____ Data to use

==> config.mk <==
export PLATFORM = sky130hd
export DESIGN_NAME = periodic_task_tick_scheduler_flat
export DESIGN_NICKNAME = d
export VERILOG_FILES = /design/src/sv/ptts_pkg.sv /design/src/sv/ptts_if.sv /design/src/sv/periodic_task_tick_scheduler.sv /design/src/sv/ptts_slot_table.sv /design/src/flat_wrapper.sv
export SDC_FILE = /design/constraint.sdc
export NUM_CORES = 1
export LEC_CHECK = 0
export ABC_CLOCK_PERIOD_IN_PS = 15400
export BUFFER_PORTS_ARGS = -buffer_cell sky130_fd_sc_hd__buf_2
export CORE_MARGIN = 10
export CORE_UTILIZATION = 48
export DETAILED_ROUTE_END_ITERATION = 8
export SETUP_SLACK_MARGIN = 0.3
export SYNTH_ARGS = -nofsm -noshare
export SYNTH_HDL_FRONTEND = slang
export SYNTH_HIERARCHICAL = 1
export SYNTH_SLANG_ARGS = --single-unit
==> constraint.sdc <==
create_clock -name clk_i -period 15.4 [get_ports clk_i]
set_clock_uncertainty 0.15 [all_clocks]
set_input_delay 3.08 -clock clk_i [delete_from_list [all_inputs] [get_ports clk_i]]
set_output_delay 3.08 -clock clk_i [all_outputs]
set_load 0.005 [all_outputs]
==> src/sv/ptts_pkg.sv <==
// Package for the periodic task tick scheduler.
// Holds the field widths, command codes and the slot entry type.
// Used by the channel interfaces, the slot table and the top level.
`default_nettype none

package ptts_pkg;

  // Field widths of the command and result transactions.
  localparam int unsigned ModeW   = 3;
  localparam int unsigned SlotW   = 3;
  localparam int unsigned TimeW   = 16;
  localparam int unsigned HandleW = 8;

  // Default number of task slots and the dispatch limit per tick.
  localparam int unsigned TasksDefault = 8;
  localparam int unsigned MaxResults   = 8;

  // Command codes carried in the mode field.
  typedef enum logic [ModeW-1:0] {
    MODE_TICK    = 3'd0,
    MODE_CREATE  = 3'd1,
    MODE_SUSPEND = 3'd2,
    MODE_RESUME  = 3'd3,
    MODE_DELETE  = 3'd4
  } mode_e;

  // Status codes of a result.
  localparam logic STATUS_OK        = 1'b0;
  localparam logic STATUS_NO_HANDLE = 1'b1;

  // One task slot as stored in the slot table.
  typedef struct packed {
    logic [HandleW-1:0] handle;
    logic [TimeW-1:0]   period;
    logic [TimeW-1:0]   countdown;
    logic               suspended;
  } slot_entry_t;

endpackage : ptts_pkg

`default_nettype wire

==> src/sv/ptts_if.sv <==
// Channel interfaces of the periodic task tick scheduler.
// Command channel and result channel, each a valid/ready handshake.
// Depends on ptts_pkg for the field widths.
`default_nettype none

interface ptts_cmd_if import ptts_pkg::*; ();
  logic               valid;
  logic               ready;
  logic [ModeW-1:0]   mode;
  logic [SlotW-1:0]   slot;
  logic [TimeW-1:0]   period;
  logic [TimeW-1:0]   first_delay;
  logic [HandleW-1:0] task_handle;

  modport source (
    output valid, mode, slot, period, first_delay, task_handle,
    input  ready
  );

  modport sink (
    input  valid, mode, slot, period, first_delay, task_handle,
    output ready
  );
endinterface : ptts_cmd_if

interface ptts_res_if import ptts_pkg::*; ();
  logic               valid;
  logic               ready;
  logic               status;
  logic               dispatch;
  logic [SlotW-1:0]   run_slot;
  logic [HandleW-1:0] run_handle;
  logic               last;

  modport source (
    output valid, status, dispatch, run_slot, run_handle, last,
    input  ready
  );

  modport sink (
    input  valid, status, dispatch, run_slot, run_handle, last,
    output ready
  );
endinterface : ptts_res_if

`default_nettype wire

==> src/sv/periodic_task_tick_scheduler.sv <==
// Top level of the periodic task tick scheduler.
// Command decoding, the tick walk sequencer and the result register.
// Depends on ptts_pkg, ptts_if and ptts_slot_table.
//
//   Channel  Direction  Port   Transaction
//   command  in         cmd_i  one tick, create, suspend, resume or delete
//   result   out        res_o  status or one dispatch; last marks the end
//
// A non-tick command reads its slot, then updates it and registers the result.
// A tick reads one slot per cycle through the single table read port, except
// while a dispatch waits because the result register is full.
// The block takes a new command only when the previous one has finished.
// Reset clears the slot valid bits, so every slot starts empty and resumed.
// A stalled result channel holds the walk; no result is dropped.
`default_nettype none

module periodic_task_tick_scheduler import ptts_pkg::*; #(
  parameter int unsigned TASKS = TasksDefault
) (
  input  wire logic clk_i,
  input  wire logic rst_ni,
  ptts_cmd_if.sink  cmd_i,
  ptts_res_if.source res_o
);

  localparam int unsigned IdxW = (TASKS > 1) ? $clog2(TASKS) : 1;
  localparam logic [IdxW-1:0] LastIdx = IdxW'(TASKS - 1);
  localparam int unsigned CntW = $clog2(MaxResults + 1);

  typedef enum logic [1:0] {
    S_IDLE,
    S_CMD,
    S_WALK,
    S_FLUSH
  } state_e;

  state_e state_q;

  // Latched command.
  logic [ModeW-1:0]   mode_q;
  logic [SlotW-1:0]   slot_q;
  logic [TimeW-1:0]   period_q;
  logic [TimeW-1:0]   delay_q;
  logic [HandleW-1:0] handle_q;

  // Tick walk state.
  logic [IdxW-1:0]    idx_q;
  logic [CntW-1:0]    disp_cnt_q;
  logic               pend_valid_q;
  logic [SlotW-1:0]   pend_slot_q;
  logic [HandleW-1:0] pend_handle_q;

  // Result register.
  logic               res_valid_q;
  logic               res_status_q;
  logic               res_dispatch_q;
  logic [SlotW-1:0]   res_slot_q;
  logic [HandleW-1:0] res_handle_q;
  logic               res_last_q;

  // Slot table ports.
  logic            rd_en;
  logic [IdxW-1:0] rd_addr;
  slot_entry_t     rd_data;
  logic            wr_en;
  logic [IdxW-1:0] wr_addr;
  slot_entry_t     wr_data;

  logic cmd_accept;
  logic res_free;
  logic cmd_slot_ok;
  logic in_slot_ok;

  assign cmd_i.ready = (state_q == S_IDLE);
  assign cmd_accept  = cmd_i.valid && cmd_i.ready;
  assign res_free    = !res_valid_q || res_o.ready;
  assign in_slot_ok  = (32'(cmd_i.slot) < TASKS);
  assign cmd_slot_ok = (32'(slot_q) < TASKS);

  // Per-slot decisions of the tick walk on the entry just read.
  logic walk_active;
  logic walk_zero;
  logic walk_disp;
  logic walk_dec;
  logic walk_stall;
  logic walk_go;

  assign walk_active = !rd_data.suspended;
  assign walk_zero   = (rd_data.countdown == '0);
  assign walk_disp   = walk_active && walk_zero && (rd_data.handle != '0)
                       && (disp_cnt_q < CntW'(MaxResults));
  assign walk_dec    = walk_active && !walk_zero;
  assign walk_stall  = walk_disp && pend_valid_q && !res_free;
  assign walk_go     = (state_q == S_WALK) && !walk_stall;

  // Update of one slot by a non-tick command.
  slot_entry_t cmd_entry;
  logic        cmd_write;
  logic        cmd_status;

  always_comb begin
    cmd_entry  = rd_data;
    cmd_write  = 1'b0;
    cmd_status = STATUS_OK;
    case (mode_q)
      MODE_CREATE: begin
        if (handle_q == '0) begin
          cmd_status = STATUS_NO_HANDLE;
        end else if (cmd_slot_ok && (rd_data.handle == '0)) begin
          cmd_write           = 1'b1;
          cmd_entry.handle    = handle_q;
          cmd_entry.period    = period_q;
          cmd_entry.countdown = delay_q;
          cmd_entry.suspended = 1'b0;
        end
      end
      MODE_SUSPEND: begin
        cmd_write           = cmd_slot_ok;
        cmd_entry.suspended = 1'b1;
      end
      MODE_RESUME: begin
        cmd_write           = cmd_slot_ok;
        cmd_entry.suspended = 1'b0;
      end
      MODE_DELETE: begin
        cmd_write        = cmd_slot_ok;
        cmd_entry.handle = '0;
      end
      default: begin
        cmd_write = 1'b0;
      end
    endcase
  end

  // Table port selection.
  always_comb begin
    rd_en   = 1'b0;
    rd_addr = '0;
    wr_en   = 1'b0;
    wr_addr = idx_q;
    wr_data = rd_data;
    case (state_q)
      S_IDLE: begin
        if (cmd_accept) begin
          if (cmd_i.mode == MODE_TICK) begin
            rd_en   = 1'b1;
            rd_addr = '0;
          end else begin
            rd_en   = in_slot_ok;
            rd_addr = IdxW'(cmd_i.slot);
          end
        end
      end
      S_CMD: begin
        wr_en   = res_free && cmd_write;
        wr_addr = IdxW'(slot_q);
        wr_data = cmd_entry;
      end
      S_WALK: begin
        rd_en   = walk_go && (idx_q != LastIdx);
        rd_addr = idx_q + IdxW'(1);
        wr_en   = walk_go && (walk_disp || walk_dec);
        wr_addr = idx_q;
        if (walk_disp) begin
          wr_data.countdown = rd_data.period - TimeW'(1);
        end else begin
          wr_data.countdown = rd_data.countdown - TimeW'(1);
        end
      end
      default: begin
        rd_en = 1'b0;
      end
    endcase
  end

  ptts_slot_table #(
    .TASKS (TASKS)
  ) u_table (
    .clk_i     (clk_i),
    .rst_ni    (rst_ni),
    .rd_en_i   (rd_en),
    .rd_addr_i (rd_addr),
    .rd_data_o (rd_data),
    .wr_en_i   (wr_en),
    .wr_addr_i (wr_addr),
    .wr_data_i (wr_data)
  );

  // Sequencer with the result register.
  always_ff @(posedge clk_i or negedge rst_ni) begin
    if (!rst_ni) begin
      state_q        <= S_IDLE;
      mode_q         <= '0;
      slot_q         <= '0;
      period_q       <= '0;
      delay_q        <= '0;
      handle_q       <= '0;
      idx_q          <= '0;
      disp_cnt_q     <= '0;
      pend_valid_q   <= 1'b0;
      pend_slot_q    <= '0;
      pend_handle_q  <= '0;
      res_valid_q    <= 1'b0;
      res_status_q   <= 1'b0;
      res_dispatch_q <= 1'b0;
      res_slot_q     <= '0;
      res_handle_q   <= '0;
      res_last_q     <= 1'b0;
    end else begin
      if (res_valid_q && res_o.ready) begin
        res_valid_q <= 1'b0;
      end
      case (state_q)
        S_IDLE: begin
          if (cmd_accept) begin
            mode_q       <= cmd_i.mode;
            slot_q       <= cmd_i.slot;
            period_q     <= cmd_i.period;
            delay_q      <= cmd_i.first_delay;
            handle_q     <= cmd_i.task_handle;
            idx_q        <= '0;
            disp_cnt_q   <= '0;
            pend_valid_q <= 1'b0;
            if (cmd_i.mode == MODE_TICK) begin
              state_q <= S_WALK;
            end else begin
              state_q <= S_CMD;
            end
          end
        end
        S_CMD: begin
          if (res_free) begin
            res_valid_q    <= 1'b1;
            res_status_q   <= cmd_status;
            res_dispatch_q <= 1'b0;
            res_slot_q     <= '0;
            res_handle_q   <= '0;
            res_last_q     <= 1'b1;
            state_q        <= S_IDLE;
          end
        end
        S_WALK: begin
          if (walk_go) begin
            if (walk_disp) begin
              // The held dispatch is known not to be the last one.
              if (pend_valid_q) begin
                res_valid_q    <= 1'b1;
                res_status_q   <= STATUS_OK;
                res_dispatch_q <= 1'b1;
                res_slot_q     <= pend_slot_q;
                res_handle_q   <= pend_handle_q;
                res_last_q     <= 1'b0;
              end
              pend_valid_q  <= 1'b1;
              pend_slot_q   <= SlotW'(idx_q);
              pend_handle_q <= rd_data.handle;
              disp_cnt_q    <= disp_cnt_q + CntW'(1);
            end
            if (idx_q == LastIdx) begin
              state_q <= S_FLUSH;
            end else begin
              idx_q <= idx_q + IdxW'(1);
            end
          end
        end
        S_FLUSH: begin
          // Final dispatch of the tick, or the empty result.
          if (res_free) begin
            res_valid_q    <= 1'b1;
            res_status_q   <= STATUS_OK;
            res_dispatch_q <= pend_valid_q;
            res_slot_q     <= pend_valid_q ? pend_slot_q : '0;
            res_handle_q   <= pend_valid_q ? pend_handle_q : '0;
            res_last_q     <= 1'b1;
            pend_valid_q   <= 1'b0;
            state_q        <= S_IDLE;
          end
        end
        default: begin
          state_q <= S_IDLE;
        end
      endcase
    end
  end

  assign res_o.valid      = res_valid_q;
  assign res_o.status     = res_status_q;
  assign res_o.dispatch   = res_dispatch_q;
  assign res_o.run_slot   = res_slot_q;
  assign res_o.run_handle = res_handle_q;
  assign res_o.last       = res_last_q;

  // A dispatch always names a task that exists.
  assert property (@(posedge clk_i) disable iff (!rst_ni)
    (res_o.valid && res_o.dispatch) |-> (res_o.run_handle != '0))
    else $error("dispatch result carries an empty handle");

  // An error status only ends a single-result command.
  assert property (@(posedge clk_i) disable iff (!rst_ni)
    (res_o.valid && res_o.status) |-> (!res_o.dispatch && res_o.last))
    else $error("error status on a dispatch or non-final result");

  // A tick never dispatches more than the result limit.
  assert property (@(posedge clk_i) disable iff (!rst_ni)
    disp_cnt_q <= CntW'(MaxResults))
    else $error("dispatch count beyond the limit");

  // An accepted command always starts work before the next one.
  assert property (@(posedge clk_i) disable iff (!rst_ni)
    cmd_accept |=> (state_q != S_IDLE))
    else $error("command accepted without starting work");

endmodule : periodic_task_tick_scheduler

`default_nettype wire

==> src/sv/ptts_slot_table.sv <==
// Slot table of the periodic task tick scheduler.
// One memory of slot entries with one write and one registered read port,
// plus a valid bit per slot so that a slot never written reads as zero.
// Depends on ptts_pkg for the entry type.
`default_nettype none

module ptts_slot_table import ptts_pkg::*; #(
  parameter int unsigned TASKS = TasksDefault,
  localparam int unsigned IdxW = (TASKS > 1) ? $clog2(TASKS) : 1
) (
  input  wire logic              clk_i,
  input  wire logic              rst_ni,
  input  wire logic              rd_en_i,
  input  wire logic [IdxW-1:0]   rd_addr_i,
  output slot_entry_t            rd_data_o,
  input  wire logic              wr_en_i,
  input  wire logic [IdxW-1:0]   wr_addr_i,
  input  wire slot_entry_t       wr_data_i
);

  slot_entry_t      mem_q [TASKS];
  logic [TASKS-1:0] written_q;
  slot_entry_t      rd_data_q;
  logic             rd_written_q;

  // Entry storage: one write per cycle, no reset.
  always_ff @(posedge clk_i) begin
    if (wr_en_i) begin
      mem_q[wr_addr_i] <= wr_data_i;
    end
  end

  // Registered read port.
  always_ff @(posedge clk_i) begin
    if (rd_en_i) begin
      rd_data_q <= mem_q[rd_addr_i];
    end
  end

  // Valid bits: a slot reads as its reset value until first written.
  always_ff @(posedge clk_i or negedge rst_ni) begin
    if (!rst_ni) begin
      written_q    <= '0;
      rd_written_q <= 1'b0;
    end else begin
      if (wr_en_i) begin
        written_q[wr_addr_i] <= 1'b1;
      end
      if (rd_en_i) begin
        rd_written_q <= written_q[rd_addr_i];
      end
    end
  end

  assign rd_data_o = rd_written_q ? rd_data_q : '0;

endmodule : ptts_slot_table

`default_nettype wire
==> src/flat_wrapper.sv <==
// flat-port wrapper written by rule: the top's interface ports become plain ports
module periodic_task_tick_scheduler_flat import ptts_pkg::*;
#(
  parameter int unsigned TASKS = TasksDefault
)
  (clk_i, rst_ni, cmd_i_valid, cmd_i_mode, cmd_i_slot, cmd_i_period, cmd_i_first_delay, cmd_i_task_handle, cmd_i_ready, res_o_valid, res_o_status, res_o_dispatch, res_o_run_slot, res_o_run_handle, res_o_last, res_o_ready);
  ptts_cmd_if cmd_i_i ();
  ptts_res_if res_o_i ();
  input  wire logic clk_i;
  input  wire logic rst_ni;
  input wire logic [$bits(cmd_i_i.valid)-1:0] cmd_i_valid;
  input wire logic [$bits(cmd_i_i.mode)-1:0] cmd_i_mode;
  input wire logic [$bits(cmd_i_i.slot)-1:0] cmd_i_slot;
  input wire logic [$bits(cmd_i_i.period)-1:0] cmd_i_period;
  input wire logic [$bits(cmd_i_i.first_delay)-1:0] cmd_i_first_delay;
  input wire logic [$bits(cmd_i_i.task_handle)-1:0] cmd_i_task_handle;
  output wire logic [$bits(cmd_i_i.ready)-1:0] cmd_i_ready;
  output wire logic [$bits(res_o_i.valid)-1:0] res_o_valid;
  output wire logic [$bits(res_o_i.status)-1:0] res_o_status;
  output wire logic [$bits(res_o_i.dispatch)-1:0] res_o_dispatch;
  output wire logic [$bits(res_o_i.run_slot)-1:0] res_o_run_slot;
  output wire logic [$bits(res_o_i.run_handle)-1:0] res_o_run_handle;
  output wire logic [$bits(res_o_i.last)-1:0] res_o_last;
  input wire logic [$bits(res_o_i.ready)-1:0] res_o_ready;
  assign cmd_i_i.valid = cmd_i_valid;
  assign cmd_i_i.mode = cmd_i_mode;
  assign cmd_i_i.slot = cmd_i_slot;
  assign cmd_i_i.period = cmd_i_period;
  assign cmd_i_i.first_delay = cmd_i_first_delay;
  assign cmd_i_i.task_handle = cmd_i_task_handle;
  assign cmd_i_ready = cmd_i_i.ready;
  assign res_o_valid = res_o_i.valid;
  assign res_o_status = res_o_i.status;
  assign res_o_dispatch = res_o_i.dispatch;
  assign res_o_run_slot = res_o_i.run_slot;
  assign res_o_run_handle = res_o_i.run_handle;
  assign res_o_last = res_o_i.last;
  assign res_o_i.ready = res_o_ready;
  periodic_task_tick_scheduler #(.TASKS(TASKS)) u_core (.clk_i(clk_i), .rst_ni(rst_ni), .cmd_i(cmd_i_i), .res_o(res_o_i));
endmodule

________

Above are the entries; copy every line among them that contains the word "ModeW".

Finished exercise:
  localparam int unsigned ModeW   = 3;
  typedef enum logic [ModeW-1:0] {
  logic [ModeW-1:0]   mode;
  logic [ModeW-1:0]   mode_q;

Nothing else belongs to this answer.